What you should do: All that should be output is the block of lines below from the line with "parameter int DATAWIDTH" to the line with "assign ram_i.RDATA = ram_RDATA;", both included, exactly as written.

◇ ◇ ◇ ◇ ◇

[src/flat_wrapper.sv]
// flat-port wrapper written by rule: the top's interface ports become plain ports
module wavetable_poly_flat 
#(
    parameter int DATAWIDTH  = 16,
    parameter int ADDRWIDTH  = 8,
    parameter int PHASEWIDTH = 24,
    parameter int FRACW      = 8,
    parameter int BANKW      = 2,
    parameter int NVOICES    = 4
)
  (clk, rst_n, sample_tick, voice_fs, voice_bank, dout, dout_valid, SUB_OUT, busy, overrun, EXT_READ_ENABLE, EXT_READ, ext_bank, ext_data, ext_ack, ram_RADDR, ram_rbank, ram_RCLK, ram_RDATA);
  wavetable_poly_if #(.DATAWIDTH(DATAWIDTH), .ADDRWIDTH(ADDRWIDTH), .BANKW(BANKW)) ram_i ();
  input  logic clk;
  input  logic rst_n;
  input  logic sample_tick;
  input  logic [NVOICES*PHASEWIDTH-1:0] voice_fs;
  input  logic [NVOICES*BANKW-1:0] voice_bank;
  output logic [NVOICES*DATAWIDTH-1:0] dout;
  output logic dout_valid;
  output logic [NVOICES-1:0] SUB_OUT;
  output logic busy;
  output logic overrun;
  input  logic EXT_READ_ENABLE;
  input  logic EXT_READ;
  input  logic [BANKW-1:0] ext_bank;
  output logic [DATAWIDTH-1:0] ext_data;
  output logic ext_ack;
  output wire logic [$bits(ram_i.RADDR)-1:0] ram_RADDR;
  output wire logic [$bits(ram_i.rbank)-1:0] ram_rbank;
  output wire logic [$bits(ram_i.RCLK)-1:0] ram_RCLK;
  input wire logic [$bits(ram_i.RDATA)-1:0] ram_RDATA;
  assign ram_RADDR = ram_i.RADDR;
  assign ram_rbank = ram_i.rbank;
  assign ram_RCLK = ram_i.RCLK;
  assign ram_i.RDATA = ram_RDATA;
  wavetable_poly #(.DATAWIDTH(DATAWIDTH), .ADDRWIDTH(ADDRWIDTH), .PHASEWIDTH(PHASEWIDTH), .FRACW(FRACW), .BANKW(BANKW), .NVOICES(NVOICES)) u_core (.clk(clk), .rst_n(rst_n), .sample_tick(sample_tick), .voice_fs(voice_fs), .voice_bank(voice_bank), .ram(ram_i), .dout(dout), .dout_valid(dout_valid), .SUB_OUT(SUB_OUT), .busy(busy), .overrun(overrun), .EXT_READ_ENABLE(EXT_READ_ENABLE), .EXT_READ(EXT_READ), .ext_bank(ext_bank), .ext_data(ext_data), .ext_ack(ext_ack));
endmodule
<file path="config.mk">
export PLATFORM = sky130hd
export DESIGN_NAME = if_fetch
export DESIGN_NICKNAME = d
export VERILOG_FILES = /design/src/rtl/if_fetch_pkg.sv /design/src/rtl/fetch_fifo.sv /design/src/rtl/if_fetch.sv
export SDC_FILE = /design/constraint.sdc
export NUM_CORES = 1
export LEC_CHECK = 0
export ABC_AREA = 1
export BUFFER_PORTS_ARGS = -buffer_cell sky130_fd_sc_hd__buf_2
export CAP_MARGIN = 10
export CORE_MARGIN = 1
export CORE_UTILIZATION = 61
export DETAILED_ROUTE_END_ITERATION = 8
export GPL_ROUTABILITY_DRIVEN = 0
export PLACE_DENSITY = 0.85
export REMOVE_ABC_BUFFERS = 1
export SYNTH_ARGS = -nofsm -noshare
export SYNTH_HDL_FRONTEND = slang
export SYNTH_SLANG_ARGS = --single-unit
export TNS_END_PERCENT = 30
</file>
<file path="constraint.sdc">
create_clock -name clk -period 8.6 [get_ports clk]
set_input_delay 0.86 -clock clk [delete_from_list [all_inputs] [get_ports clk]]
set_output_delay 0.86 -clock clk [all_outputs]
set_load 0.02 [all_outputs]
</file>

◇ ◇ ◇ ◇ ◇

Response below:
    parameter int DATAWIDTH  = 16,
    parameter int ADDRWIDTH  = 8,
    parameter int PHASEWIDTH = 24,
    parameter int FRACW      = 8,
    parameter int BANKW      = 2,
    parameter int NVOICES    = 4
)
  (clk, rst_n, sample_tick, voice_fs, voice_bank, dout, dout_valid, SUB_OUT, busy, overrun, EXT_READ_ENABLE, EXT_READ, ext_bank, ext_data, ext_ack, ram_RADDR, ram_rbank, ram_RCLK, ram_RDATA);
  wavetable_poly_if #(.DATAWIDTH(DATAWIDTH), .ADDRWIDTH(ADDRWIDTH), .BANKW(BANKW)) ram_i ();
  input  logic clk;
  input  logic rst_n;
  input  logic sample_tick;
  input  logic [NVOICES*PHASEWIDTH-1:0] voice_fs;
  input  logic [NVOICES*BANKW-1:0] voice_bank;
  output logic [NVOICES*DATAWIDTH-1:0] dout;
  output logic dout_valid;
  output logic [NVOICES-1:0] SUB_OUT;
  output logic busy;
  output logic overrun;
  input  logic EXT_READ_ENABLE;
  input  logic EXT_READ;
  input  logic [BANKW-1:0] ext_bank;
  output logic [DATAWIDTH-1:0] ext_data;
  output logic ext_ack;
  output wire logic [$bits(ram_i.RADDR)-1:0] ram_RADDR;
  output wire logic [$bits(ram_i.rbank)-1:0] ram_rbank;
  output wire logic [$bits(ram_i.RCLK)-1:0] ram_RCLK;
  input wire logic [$bits(ram_i.RDATA)-1:0] ram_RDATA;
  assign ram_RADDR = ram_i.RADDR;
  assign ram_rbank = ram_i.rbank;
  assign ram_RCLK = ram_i.RCLK;
  assign ram_i.RDATA = ram_RDATA;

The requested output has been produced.